EXERCISE AIM
Among the lines below, a stretch begins at the one with "flip-flops and latches | 57 | 45.6" and ends at the one with "max | idx[1]". Repeat that stretch exactly, ends included.

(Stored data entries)
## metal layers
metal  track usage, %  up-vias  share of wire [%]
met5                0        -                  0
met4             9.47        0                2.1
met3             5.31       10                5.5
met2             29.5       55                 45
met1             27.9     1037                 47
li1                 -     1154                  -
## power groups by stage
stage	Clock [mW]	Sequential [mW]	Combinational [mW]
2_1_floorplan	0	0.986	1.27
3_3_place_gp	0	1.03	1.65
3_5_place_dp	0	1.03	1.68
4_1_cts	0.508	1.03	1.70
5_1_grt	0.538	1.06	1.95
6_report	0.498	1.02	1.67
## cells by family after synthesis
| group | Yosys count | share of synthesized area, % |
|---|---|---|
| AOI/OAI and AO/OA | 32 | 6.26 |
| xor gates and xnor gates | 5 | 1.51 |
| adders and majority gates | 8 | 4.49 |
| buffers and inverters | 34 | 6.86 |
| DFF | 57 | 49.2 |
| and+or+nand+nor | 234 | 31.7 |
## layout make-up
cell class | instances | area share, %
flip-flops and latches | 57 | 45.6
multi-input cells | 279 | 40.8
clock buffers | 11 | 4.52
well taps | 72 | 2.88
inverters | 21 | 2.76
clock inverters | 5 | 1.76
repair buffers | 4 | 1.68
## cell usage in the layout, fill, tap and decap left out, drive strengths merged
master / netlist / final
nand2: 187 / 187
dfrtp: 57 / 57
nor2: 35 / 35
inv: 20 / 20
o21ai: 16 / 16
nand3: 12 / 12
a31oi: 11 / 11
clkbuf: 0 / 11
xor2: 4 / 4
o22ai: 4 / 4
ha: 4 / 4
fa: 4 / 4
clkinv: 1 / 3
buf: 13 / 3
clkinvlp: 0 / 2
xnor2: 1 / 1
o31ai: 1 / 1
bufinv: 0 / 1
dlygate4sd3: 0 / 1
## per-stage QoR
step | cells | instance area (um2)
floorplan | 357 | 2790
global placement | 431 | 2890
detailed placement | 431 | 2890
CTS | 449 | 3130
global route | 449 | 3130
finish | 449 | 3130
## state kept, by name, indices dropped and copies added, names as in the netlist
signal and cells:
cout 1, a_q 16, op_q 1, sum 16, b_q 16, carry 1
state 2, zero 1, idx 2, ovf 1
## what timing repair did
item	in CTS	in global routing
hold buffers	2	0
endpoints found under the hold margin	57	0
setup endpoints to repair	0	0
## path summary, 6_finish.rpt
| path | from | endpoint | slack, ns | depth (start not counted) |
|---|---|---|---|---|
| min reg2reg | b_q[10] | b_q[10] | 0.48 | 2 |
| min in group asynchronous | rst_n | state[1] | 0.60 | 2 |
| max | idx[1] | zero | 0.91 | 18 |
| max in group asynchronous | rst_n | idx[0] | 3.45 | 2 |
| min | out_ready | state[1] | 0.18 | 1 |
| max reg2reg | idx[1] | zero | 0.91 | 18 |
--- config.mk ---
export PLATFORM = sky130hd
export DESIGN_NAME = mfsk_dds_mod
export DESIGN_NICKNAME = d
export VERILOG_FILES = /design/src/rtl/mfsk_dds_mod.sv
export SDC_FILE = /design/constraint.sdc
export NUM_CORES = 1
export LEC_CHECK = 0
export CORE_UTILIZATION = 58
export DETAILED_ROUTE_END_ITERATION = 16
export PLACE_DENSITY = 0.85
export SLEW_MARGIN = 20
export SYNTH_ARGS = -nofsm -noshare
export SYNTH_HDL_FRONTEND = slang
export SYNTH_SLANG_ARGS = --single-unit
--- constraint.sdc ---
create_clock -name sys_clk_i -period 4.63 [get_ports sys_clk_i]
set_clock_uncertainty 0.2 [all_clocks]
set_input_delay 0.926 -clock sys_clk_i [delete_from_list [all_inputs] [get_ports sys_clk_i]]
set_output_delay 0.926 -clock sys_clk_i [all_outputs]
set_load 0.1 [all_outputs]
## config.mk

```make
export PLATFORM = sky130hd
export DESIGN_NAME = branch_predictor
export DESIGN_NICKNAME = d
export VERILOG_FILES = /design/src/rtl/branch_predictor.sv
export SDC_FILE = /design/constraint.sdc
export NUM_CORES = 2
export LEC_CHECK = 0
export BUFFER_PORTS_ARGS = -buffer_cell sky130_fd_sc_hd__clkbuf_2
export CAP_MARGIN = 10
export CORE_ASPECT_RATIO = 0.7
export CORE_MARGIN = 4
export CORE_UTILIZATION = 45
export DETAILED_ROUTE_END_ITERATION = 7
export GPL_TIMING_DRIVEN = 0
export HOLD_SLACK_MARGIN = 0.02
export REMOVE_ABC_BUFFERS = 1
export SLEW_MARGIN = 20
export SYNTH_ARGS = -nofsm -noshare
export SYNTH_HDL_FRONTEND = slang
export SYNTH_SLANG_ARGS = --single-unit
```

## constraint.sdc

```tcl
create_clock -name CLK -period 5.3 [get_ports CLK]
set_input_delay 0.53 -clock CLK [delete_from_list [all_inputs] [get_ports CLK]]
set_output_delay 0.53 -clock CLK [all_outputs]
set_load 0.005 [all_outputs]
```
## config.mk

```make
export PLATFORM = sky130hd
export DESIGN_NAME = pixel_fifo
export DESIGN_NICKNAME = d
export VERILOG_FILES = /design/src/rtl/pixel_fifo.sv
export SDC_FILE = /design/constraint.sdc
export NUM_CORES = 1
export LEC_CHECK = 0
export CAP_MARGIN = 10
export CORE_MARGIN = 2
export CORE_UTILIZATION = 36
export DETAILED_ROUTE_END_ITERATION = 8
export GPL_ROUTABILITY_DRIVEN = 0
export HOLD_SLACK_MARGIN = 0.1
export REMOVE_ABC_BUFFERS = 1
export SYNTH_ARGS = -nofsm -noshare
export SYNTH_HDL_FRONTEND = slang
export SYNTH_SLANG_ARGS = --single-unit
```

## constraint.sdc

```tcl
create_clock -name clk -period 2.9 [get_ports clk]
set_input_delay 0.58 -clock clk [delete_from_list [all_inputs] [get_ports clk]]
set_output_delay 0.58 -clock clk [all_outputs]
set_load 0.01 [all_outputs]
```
---
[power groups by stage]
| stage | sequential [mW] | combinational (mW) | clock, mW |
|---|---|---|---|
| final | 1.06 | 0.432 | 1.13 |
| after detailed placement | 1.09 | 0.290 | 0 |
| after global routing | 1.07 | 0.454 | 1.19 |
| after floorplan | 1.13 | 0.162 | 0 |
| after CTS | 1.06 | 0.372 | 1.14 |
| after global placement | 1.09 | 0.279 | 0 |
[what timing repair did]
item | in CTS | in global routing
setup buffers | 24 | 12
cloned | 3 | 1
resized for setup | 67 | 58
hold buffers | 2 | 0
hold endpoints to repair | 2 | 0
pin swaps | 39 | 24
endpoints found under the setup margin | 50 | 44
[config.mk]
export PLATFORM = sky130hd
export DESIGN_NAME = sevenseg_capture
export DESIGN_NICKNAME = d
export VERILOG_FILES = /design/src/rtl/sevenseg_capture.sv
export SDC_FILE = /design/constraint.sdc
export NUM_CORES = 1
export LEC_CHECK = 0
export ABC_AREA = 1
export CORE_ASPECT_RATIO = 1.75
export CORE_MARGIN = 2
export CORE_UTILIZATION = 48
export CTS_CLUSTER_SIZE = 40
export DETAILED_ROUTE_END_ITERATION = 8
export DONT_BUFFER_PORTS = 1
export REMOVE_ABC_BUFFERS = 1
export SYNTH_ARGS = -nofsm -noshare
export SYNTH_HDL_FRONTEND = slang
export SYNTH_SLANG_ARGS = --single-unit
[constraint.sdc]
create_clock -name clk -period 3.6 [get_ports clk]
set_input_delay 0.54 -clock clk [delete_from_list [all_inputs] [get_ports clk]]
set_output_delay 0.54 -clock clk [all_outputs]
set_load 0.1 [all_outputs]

ANSWER FOR THE TASK
flip-flops and latches | 57 | 45.6
multi-input cells | 279 | 40.8
clock buffers | 11 | 4.52
well taps | 72 | 2.88
inverters | 21 | 2.76
clock inverters | 5 | 1.76
repair buffers | 4 | 1.68
## cell usage in the layout, fill, tap and decap left out, drive strengths merged
master / netlist / final
nand2: 187 / 187
dfrtp: 57 / 57
nor2: 35 / 35
inv: 20 / 20
o21ai: 16 / 16
nand3: 12 / 12
a31oi: 11 / 11
clkbuf: 0 / 11
xor2: 4 / 4
o22ai: 4 / 4
ha: 4 / 4
fa: 4 / 4
clkinv: 1 / 3
buf: 13 / 3
clkinvlp: 0 / 2
xnor2: 1 / 1
o31ai: 1 / 1
bufinv: 0 / 1
dlygate4sd3: 0 / 1
## per-stage QoR
step | cells | instance area (um2)
floorplan | 357 | 2790
global placement | 431 | 2890
detailed placement | 431 | 2890
CTS | 449 | 3130
global route | 449 | 3130
finish | 449 | 3130
## state kept, by name, indices dropped and copies added, names as in the netlist
signal and cells:
cout 1, a_q 16, op_q 1, sum 16, b_q 16, carry 1
state 2, zero 1, idx 2, ovf 1
## what timing repair did
item	in CTS	in global routing
hold buffers	2	0
endpoints found under the hold margin	57	0
setup endpoints to repair	0	0
## path summary, 6_finish.rpt
| path | from | endpoint | slack, ns | depth (start not counted) |
|---|---|---|---|---|
| min reg2reg | b_q[10] | b_q[10] | 0.48 | 2 |
| min in group asynchronous | rst_n | state[1] | 0.60 | 2 |
| max | idx[1] | zero | 0.91 | 18 |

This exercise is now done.